◆ EXERCISE OBJECTIVE
Return, from the listing below, each line where the word "inverters" appears.

——

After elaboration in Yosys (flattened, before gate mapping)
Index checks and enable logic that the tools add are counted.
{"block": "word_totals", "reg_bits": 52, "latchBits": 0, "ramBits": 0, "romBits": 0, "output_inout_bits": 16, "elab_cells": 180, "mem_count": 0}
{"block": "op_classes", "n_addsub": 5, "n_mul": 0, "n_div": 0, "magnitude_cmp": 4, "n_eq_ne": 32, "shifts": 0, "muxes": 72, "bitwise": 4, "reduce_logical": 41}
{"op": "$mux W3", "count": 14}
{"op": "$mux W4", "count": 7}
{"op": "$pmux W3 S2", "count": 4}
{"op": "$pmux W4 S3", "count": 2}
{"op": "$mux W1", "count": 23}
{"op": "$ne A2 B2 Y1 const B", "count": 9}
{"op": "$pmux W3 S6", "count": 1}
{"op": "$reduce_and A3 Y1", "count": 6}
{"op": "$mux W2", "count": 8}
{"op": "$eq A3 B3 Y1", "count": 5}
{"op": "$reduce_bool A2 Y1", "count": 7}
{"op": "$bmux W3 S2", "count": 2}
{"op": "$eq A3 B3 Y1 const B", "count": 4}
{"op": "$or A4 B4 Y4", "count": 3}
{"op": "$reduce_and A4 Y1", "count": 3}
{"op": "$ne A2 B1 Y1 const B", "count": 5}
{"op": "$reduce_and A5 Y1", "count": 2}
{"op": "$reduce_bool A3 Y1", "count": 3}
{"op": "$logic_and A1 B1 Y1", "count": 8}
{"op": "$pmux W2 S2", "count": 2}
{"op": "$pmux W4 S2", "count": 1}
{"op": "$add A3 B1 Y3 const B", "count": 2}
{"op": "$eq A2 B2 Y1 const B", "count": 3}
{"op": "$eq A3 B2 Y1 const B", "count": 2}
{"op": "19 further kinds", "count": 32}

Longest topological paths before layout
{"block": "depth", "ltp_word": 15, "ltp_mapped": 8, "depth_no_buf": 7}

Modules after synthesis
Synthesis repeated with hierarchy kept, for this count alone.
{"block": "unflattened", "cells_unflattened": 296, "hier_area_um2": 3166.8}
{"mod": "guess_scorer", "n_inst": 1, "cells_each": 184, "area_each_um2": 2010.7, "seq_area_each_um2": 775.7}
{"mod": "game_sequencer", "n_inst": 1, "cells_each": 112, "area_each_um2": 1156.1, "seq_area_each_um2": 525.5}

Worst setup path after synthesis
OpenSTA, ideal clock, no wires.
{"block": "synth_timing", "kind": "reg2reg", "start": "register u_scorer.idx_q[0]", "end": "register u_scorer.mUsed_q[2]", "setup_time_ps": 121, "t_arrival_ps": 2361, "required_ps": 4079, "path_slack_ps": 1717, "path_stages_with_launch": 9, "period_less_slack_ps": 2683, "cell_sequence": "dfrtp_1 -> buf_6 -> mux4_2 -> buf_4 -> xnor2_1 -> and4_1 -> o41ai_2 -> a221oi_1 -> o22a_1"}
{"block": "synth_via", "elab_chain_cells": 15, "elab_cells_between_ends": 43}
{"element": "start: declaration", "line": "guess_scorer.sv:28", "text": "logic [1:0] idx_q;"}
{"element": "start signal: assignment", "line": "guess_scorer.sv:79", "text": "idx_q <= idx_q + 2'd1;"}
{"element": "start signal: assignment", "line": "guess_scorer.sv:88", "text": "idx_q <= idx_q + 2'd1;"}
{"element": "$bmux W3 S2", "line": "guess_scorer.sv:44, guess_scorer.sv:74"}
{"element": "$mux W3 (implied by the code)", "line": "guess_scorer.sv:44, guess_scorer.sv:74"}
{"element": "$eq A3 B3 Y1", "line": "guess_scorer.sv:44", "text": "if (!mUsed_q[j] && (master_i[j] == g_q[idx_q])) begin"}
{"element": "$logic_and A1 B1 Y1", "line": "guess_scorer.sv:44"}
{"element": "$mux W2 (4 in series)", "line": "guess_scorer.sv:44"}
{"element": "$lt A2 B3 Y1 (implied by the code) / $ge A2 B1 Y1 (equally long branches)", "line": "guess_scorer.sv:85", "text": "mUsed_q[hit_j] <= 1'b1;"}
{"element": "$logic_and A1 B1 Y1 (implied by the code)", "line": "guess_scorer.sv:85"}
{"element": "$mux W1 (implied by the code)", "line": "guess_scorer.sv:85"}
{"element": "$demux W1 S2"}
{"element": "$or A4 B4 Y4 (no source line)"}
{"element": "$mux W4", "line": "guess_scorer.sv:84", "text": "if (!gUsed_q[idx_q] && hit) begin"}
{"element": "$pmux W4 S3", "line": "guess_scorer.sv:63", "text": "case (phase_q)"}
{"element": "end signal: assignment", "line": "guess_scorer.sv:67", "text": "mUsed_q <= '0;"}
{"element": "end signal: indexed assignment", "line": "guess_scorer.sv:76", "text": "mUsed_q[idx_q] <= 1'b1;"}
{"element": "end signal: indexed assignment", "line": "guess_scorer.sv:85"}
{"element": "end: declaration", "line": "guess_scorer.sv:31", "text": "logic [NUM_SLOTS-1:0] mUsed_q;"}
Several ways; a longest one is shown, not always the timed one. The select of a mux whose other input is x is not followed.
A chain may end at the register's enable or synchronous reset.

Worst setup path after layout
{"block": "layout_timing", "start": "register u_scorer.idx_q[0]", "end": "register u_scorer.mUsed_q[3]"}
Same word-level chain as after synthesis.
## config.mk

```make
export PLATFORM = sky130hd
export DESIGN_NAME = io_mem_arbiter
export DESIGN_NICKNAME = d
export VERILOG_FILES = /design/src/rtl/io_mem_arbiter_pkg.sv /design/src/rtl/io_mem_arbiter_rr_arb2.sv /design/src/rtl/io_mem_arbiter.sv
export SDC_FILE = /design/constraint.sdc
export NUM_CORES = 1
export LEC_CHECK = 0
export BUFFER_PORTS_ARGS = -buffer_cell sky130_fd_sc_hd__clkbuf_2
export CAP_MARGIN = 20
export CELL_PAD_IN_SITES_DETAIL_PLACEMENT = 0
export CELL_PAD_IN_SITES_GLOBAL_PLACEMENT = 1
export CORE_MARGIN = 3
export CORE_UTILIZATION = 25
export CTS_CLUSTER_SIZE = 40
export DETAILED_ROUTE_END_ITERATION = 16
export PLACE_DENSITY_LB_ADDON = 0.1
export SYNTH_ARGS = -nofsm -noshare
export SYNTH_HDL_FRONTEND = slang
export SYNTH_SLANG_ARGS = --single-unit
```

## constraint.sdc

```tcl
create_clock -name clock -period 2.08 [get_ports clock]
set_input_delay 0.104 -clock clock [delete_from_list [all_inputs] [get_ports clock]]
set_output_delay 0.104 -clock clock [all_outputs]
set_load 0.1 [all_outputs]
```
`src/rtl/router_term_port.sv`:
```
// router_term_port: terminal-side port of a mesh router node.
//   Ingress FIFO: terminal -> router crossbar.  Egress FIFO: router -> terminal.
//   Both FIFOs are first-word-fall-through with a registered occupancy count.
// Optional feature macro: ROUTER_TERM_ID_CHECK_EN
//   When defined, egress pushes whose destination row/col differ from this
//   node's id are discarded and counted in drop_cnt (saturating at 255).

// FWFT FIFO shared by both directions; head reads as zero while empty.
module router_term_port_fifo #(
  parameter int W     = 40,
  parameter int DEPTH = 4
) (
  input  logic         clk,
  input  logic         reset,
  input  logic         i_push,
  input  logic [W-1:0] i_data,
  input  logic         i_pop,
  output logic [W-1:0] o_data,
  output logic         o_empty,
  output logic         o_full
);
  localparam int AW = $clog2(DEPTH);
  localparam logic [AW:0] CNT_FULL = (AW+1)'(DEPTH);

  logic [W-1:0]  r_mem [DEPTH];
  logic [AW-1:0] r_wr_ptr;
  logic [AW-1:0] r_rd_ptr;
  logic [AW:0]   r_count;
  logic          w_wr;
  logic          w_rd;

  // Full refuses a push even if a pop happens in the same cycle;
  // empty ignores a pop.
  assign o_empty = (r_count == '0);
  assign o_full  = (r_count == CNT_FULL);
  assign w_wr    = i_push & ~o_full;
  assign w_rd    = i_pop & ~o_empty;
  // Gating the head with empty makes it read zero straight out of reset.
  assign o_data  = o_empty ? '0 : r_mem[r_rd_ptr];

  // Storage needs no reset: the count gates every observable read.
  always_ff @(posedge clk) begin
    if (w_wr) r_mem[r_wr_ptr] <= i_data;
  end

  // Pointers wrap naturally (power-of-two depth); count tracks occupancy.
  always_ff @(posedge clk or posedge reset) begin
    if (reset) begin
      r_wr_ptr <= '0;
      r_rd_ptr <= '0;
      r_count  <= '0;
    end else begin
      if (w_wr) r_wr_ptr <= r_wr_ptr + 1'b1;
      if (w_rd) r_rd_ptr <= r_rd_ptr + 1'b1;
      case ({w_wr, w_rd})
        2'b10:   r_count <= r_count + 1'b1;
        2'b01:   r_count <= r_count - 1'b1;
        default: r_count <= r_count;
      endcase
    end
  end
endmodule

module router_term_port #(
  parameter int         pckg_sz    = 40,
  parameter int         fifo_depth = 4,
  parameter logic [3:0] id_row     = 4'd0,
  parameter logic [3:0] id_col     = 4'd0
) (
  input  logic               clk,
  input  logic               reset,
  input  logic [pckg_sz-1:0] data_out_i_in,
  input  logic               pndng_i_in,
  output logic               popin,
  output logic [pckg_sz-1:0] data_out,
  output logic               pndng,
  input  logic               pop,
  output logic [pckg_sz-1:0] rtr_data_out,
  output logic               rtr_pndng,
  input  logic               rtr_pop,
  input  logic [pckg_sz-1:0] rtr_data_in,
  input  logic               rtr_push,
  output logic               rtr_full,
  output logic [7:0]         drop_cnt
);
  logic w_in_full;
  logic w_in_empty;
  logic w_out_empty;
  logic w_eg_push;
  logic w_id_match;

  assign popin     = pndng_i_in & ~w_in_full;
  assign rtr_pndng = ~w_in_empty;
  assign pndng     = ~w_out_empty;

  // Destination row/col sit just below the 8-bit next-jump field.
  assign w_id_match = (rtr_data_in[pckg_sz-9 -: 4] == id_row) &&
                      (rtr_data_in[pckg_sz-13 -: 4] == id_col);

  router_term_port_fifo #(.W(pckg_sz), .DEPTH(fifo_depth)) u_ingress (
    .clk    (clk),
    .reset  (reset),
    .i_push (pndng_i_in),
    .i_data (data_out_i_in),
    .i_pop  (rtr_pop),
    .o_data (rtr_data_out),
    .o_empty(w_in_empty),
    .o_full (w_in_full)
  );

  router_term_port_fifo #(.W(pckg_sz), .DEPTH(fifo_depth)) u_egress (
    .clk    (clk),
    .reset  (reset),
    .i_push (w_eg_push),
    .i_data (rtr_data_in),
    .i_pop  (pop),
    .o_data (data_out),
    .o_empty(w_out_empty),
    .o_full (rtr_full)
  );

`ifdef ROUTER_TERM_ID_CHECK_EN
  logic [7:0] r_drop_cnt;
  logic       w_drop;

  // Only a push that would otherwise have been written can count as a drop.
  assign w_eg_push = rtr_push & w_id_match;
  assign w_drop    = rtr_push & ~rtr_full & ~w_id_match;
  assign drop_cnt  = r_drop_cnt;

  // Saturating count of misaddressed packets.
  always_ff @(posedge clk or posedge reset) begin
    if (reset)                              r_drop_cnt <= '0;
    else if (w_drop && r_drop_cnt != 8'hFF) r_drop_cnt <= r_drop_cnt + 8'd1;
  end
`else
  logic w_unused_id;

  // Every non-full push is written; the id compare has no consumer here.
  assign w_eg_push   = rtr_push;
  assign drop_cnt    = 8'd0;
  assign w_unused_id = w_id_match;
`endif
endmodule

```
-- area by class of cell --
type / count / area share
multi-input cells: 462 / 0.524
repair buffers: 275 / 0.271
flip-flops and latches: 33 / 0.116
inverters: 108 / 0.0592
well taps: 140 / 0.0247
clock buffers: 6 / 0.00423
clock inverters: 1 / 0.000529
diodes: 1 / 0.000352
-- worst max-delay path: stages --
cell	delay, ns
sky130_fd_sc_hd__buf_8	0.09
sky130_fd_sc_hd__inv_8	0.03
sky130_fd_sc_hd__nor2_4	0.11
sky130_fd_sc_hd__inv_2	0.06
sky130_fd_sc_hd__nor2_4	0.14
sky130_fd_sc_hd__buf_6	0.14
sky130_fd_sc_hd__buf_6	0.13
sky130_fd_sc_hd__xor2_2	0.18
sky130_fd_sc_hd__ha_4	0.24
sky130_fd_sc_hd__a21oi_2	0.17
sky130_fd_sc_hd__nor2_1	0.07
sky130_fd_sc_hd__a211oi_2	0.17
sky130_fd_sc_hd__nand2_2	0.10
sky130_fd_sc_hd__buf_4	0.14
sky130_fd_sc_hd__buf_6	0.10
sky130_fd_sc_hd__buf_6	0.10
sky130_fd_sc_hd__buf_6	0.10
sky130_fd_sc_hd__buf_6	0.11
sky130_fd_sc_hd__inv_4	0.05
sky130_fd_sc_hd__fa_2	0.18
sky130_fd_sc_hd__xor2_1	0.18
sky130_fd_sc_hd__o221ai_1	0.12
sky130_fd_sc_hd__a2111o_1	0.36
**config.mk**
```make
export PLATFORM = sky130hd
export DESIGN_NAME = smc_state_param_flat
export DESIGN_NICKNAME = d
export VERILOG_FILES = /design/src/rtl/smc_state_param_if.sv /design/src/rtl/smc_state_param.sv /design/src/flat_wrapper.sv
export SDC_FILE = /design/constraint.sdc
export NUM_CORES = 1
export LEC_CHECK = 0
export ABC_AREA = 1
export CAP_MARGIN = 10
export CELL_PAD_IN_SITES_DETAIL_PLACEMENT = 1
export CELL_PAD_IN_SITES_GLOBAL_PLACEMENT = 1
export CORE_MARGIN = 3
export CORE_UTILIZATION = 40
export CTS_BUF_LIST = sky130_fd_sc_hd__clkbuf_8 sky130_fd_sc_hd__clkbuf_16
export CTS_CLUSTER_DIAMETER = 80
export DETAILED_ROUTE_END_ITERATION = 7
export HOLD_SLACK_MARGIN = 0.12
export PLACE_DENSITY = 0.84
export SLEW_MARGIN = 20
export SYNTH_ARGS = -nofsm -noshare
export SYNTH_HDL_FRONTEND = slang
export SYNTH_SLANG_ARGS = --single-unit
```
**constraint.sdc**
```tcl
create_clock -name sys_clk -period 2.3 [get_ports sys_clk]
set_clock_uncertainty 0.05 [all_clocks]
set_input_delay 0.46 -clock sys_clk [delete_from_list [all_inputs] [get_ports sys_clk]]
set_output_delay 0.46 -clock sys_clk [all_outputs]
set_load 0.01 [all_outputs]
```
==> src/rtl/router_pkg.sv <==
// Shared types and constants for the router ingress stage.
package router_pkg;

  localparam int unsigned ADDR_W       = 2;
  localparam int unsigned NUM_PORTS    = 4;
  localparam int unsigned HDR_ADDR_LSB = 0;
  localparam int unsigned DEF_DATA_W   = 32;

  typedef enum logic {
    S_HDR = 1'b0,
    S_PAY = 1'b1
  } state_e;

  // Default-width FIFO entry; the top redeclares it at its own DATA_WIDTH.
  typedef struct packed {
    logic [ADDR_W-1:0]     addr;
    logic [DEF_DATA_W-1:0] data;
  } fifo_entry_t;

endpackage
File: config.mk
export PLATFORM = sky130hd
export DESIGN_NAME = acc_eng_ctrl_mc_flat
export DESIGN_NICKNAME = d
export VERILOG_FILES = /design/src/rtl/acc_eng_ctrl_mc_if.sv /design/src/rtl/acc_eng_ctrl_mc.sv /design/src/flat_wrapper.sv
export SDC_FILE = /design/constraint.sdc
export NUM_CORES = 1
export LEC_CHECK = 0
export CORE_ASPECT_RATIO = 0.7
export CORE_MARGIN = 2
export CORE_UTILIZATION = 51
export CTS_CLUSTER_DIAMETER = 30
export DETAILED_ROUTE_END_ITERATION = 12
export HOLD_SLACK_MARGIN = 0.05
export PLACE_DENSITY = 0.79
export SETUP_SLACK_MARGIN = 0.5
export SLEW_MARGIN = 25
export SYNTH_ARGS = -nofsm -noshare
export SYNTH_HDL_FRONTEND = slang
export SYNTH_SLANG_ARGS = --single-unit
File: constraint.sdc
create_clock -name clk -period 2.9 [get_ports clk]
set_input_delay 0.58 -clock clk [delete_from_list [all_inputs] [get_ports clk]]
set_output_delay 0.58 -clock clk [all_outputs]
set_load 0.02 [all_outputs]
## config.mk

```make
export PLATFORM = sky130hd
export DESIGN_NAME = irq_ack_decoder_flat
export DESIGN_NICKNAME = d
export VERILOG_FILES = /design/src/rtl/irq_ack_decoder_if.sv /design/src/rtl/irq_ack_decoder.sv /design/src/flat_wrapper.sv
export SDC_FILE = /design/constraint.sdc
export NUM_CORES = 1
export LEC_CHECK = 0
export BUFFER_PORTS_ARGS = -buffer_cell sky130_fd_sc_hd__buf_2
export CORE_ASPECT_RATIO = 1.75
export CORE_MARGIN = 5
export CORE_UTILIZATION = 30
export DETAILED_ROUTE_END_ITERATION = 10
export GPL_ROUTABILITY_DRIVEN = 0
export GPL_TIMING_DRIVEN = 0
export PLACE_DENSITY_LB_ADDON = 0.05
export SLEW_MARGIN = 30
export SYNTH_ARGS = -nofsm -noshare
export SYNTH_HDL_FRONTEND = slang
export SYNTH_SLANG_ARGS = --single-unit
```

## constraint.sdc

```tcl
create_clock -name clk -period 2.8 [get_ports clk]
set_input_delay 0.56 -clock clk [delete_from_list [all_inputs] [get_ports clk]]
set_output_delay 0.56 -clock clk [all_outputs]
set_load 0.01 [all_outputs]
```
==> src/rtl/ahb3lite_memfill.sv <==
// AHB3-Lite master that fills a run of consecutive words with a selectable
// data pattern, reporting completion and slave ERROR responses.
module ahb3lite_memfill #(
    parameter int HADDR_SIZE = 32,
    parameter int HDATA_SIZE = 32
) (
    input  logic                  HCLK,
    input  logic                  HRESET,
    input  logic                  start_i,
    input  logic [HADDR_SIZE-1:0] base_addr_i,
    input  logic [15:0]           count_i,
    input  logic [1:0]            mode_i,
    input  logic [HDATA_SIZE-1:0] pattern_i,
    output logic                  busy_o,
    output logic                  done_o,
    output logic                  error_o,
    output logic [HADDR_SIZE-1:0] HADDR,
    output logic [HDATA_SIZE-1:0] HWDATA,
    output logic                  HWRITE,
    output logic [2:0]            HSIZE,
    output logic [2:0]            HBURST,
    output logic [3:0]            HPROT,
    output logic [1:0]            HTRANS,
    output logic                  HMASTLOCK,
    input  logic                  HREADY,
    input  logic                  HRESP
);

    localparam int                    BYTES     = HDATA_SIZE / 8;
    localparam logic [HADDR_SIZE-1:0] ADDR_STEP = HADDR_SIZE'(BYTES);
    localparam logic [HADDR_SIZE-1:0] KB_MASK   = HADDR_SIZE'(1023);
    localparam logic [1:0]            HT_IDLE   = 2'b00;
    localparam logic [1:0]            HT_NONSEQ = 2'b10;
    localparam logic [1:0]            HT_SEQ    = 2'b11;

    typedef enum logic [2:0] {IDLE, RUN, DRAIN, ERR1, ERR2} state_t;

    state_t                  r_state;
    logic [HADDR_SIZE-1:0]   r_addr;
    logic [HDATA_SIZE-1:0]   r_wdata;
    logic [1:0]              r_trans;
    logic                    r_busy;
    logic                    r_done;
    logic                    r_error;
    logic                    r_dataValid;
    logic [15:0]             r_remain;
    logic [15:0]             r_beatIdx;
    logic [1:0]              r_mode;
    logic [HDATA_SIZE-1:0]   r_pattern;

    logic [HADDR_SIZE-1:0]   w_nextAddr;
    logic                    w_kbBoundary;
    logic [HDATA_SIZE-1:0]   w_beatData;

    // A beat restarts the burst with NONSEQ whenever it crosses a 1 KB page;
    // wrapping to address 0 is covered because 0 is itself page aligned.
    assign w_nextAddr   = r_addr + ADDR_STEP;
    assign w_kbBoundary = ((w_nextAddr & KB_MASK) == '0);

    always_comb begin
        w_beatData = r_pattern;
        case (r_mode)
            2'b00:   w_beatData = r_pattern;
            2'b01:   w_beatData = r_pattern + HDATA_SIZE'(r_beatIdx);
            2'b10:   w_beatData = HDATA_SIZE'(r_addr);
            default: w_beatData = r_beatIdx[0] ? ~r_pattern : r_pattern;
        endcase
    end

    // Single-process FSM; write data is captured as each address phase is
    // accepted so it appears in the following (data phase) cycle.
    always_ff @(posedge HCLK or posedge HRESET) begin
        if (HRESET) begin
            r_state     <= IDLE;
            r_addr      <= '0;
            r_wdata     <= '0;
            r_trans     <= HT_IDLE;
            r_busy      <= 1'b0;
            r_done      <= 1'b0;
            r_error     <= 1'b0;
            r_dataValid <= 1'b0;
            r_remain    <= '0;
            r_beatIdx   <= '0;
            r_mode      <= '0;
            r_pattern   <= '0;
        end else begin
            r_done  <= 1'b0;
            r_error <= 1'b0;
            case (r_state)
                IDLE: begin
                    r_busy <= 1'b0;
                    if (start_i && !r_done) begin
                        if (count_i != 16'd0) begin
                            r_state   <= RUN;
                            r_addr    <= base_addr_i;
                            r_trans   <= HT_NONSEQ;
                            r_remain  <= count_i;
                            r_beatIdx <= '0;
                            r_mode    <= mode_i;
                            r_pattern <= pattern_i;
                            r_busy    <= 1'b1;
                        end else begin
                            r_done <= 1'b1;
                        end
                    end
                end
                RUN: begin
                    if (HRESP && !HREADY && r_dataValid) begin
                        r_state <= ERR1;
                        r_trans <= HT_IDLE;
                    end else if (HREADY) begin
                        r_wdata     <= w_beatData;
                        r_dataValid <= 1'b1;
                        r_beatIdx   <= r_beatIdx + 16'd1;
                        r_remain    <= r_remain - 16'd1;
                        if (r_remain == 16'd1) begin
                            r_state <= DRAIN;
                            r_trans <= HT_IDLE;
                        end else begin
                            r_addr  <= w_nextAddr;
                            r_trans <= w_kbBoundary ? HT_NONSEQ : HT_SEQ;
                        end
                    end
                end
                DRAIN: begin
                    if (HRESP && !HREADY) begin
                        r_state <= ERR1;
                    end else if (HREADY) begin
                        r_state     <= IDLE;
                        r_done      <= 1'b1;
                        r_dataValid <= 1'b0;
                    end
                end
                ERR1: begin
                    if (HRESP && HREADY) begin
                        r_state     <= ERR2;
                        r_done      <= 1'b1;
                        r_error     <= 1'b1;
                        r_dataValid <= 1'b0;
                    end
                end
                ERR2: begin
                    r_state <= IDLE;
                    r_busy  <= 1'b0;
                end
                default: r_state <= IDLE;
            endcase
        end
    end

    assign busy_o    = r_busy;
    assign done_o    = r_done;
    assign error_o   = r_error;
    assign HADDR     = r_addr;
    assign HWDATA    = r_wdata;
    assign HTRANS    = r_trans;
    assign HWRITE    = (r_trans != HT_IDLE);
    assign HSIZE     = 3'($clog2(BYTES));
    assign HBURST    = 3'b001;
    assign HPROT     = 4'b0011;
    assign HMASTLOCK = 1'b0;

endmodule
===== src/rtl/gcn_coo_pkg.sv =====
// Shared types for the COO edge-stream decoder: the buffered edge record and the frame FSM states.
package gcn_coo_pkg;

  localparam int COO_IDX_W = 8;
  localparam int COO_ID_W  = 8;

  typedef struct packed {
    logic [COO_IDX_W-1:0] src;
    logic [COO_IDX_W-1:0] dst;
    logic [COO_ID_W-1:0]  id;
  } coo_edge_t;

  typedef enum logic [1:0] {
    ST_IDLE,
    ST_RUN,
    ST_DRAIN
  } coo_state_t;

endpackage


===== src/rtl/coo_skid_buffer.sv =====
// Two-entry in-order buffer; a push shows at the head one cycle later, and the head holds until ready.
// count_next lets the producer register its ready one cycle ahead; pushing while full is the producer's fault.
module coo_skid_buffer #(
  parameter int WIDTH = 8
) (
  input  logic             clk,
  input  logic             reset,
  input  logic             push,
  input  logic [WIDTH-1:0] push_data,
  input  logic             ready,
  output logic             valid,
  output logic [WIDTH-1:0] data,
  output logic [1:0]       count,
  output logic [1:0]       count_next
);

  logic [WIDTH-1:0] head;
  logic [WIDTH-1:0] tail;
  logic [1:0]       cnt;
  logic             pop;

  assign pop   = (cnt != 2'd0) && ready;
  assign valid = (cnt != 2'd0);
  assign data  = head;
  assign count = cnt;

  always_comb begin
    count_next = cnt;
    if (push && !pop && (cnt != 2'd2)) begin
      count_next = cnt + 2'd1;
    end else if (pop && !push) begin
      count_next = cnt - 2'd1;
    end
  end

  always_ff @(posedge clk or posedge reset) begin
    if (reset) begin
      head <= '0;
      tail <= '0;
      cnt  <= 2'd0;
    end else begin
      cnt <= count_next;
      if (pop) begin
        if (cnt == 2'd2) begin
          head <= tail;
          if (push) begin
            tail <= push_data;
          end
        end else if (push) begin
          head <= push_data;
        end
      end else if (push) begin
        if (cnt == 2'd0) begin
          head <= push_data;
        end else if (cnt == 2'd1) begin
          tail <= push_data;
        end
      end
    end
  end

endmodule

——

◆ RESULT OF THIS TASK
inverters: 108 / 0.0592
clock inverters: 1 / 0.000529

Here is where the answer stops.